--- config.mk ---
export PLATFORM = sky130hd
export DESIGN_NAME = chc_control
export DESIGN_NICKNAME = d
export VERILOG_FILES = /design/src/verilog/chc_control.v /design/src/verilog/chc_sync.v
export VERILOG_INCLUDE_DIRS = /design/src /design/src/verilog
export SDC_FILE = /design/constraint.sdc
export NUM_CORES = 1
export LEC_CHECK = 0
export BUFFER_PORTS_ARGS = -buffer_cell sky130_fd_sc_hd__buf_2
export CAP_MARGIN = 10
export CORE_MARGIN = 1.5
export CORE_UTILIZATION = 28
export DETAILED_ROUTE_END_ITERATION = 10
export PLACE_DENSITY = 0.46
export SKIP_LAST_GASP = 1
export SLEW_MARGIN = 15
export SYNTH_ARGS = -nofsm -noshare
export SYNTH_HDL_FRONTEND = slang
export SYNTH_SLANG_ARGS = --single-unit
--- constraint.sdc ---
create_clock -name clock -period 2.1 [get_ports clock]
set_clock_uncertainty 0.1 [all_clocks]
set_input_delay 0.105 -clock clock [delete_from_list [all_inputs] [get_ports clock]]
set_output_delay 0.105 -clock clock [all_outputs]
set_load 0.02 [all_outputs]
--- src/verilog/chc_defines.vh ---
// Constants for the card host control-signal block
`ifndef CHC_DEFINES_VH
`define CHC_DEFINES_VH

// Interface modes
`define CHC_MODE_W          2
`define CHC_MODE_MEMORY     2'h0
`define CHC_MODE_IO         2'h1
`define CHC_MODE_DISK       2'h2

// Busy time after any reset, in clock cycles
`define CHC_RESET_BUSY_CYC  16'h0040
`define CHC_BUSY_CNT_W      16

// Synchroniser depth
`define CHC_SYNC_STAGES     2

`endif

--- src/verilog/chc_control.v ---
// Card host port control signals: interrupt, space select, DMA ack, reset, ready
`include "chc_defines.vh"
`timescale 1ns/1ps
`default_nettype none

// Functional notes
// Disk-drive mode interrupt request is active high
// Attribute select high common, low attribute
// Host holds select low during I/O cycles
// Host acknowledge answers request, starts DMA
// Acknowledge ignored while no DMA active
// Host without DMA ties acknowledge high
// Card-bus modes: reset while reset pin high
// Reset high from power-up gives one reset
// Soft reset bit also resets device
// Disk-drive mode reset pin is active low
// Ready low until reset function completes
// Reset and acknowledge pins are synchronised
module chc_control #(
    parameter BUSY_CYCLES = `CHC_RESET_BUSY_CYC
) (
    input  wire                    clock,
    input  wire                    rst_n,
    input  wire                    clk_en,
    input  wire [`CHC_MODE_W-1:0]  interface_mode,
    input  wire                    card_reset_pin,
    input  wire                    dma_acknowledge_n,
    input  wire                    attribute_select_n,
    input  wire                    soft_reset_bit,
    input  wire                    core_interrupt,
    input  wire                    core_dma_request,
    input  wire                    core_dma_active,
    input  wire                    core_busy,
    output reg                     host_interrupt_request,
    output reg                     dma_transfer_request,
    output wire                    dma_ack_valid,
    output reg                     common_memory_select,
    output reg                     attribute_memory_select,
    output reg                     io_space_select,
    output reg                     device_reset,
    output reg                     ready
);

    // ************************************************************
    // Pin synchronisation
    // ************************************************************
    wire [1:0] pins_sync;

    chc_sync #(
        .WIDTH     (2),
        .RESET_VAL (2'h3)
    ) u_sync (
        .clock    (clock),
        .rst_n    (rst_n),
        .clk_en   (clk_en),
        .async_in ({card_reset_pin, dma_acknowledge_n}),
        .sync_out (pins_sync)
    );

    wire reset_pin_s = pins_sync[1];
    wire dma_acknowledge_n_n_s   = pins_sync[0];
    wire disk_mode   = (interface_mode == `CHC_MODE_DISK);

    // ************************************************************
    // Reset request decode
    // ************************************************************
    // Pin level seen at power-up; in the card-bus modes a level held since then is not a reset
    // Limitation: arming survives until the next power-on reset only
    reg  armed_r;
    wire pin_asserted = disk_mode ? ~reset_pin_s : reset_pin_s;

    always @(posedge clock or negedge rst_n) begin
        if (!rst_n) begin
            armed_r <= 1'b0;
        end else if (clk_en) begin
            if (!pin_asserted)
                armed_r <= 1'b1;
        end
    end

    // In the card-bus modes the reset pin only counts once it has been seen released after power-up; disk-drive mode takes it at once
    wire pin_reset_req = pin_asserted & (armed_r | disk_mode);
    wire reset_req     = pin_reset_req | soft_reset_bit;

    // ************************************************************
    // Reset sequencing and ready
    // ************************************************************
    localparam ST_POWERUP = 2'h0;
    localparam ST_HOLD    = 2'h1;
    localparam ST_BUSY    = 2'h2;
    localparam ST_RUN     = 2'h3;

    reg [1:0]                  state_r;
    reg [1:0]                  state_nxt;
    reg [`CHC_BUSY_CNT_W-1:0]  busy_cnt_r;
    reg [`CHC_BUSY_CNT_W-1:0]  busy_cnt_nxt;

    always @* begin
        state_nxt    = state_r;
        busy_cnt_nxt = busy_cnt_r;
        case (state_r)
            ST_POWERUP: begin
                // Initial reset always runs, whatever the pin does
                state_nxt    = ST_BUSY;
                busy_cnt_nxt = BUSY_CYCLES[`CHC_BUSY_CNT_W-1:0];
            end
            ST_HOLD: begin
                if (!reset_req) begin
                    state_nxt    = ST_BUSY;
                    busy_cnt_nxt = BUSY_CYCLES[`CHC_BUSY_CNT_W-1:0];
                end
            end
            ST_BUSY: begin
                if (reset_req)
                    state_nxt = ST_HOLD;
                else if (busy_cnt_r <= {{(`CHC_BUSY_CNT_W-1){1'b0}}, 1'b1})
                    state_nxt = ST_RUN;
                else
                    busy_cnt_nxt = busy_cnt_r - 1'b1;
            end
            ST_RUN: begin
                if (reset_req)
                    state_nxt = ST_HOLD;
            end
            default: begin
                state_nxt = ST_POWERUP;
            end
        endcase
    end

    always @(posedge clock or negedge rst_n) begin
        if (!rst_n) begin
            state_r      <= ST_POWERUP;
            busy_cnt_r   <= {`CHC_BUSY_CNT_W{1'b0}};
            device_reset <= 1'b1;
            ready        <= 1'b0;
        end else if (clk_en) begin
            state_r      <= state_nxt;
            busy_cnt_r   <= busy_cnt_nxt;
            device_reset <= (state_nxt != ST_RUN);
            // Busy while resetting, and while the core itself is busy
            ready        <= (state_nxt == ST_RUN) & ~core_busy;
        end
    end

    wire running = (state_r == ST_RUN);

    // ************************************************************
    // DMA acknowledge qualification
    // ************************************************************
    // Acknowledge is masked unless a DMA is in progress, so a float is harmless
    // Combinational on purpose: the pin already carries two flops of delay
    assign dma_ack_valid = running & disk_mode & core_dma_active & ~dma_acknowledge_n_n_s;

    // ************************************************************
    // Interrupt, DMA request and space select next values
    // ************************************************************
    wire memory_mode = (interface_mode == `CHC_MODE_MEMORY);
    wire io_mode     = (interface_mode == `CHC_MODE_IO);

    reg irq_nxt;
    reg dma_req_nxt;
    reg common_sel_nxt;
    reg attr_sel_nxt;
    reg io_sel_nxt;

    // Everything toward the host stays quiet until the busy period ends
    always @* begin
        irq_nxt        = 1'b0;
        dma_req_nxt    = 1'b0;
        common_sel_nxt = 1'b0;
        attr_sel_nxt   = 1'b0;
        io_sel_nxt     = 1'b0;
        if (running) begin
            if (disk_mode) begin
                // Interrupt and request exist only in the disk-drive mode
                irq_nxt     = core_interrupt;
                dma_req_nxt = core_dma_request;
            end else begin
                // Select is level-valid within the host cycle, so no synchroniser
                common_sel_nxt = memory_mode & attribute_select_n;
                attr_sel_nxt   = ~attribute_select_n;
                io_sel_nxt     = io_mode & ~attribute_select_n;
            end
        end
    end

    // ************************************************************
    // Output registers
    // ************************************************************
    // Registered so the host never sees a glitch from the decode above
    always @(posedge clock or negedge rst_n) begin
        if (!rst_n) begin
            host_interrupt_request  <= 1'b0;
            dma_transfer_request    <= 1'b0;
            common_memory_select    <= 1'b0;
            attribute_memory_select <= 1'b0;
            io_space_select         <= 1'b0;
        end else if (clk_en) begin
            host_interrupt_request  <= irq_nxt;
            dma_transfer_request    <= dma_req_nxt;
            common_memory_select    <= common_sel_nxt;
            attribute_memory_select <= attr_sel_nxt;
            io_space_select         <= io_sel_nxt;
        end
    end

endmodule

`default_nettype wire

--- src/verilog/chc_sync.v ---
// Two-flop synchroniser for asynchronous host pins
`timescale 1ns/1ps
`default_nettype none

module chc_sync #(
    parameter WIDTH     = 2,
    parameter RESET_VAL = 2'h0
) (
    input  wire             clock,
    input  wire             rst_n,
    input  wire             clk_en,
    input  wire [WIDTH-1:0] async_in,
    output reg  [WIDTH-1:0] sync_out
);

    reg [WIDTH-1:0] meta_r;

    always @(posedge clock or negedge rst_n) begin
        if (!rst_n) begin
            meta_r   <= RESET_VAL;
            sync_out <= RESET_VAL;
        end else if (clk_en) begin
            meta_r   <= async_in;
            sync_out <= meta_r;
        end
    end

endmodule

`default_nettype wire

◇ ◇ ◇ ◇

### Task description:
Please transcribe the data exactly from its first line. End with the line that contains "during I/O cycles".

### Result of this exercise:
--- config.mk ---
export PLATFORM = sky130hd
export DESIGN_NAME = chc_control
export DESIGN_NICKNAME = d
export VERILOG_FILES = /design/src/verilog/chc_control.v /design/src/verilog/chc_sync.v
export VERILOG_INCLUDE_DIRS = /design/src /design/src/verilog
export SDC_FILE = /design/constraint.sdc
export NUM_CORES = 1
export LEC_CHECK = 0
export BUFFER_PORTS_ARGS = -buffer_cell sky130_fd_sc_hd__buf_2
export CAP_MARGIN = 10
export CORE_MARGIN = 1.5
export CORE_UTILIZATION = 28
export DETAILED_ROUTE_END_ITERATION = 10
export PLACE_DENSITY = 0.46
export SKIP_LAST_GASP = 1
export SLEW_MARGIN = 15
export SYNTH_ARGS = -nofsm -noshare
export SYNTH_HDL_FRONTEND = slang
export SYNTH_SLANG_ARGS = --single-unit
--- constraint.sdc ---
create_clock -name clock -period 2.1 [get_ports clock]
set_clock_uncertainty 0.1 [all_clocks]
set_input_delay 0.105 -clock clock [delete_from_list [all_inputs] [get_ports clock]]
set_output_delay 0.105 -clock clock [all_outputs]
set_load 0.02 [all_outputs]
--- src/verilog/chc_defines.vh ---
// Constants for the card host control-signal block
`ifndef CHC_DEFINES_VH
`define CHC_DEFINES_VH

// Interface modes
`define CHC_MODE_W          2
`define CHC_MODE_MEMORY     2'h0
`define CHC_MODE_IO         2'h1
`define CHC_MODE_DISK       2'h2

// Busy time after any reset, in clock cycles
`define CHC_RESET_BUSY_CYC  16'h0040
`define CHC_BUSY_CNT_W      16

// Synchroniser depth
`define CHC_SYNC_STAGES     2

`endif

--- src/verilog/chc_control.v ---
// Card host port control signals: interrupt, space select, DMA ack, reset, ready
`include "chc_defines.vh"
`timescale 1ns/1ps
`default_nettype none

// Functional notes
// Disk-drive mode interrupt request is active high
// Attribute select high common, low attribute
// Host holds select low during I/O cycles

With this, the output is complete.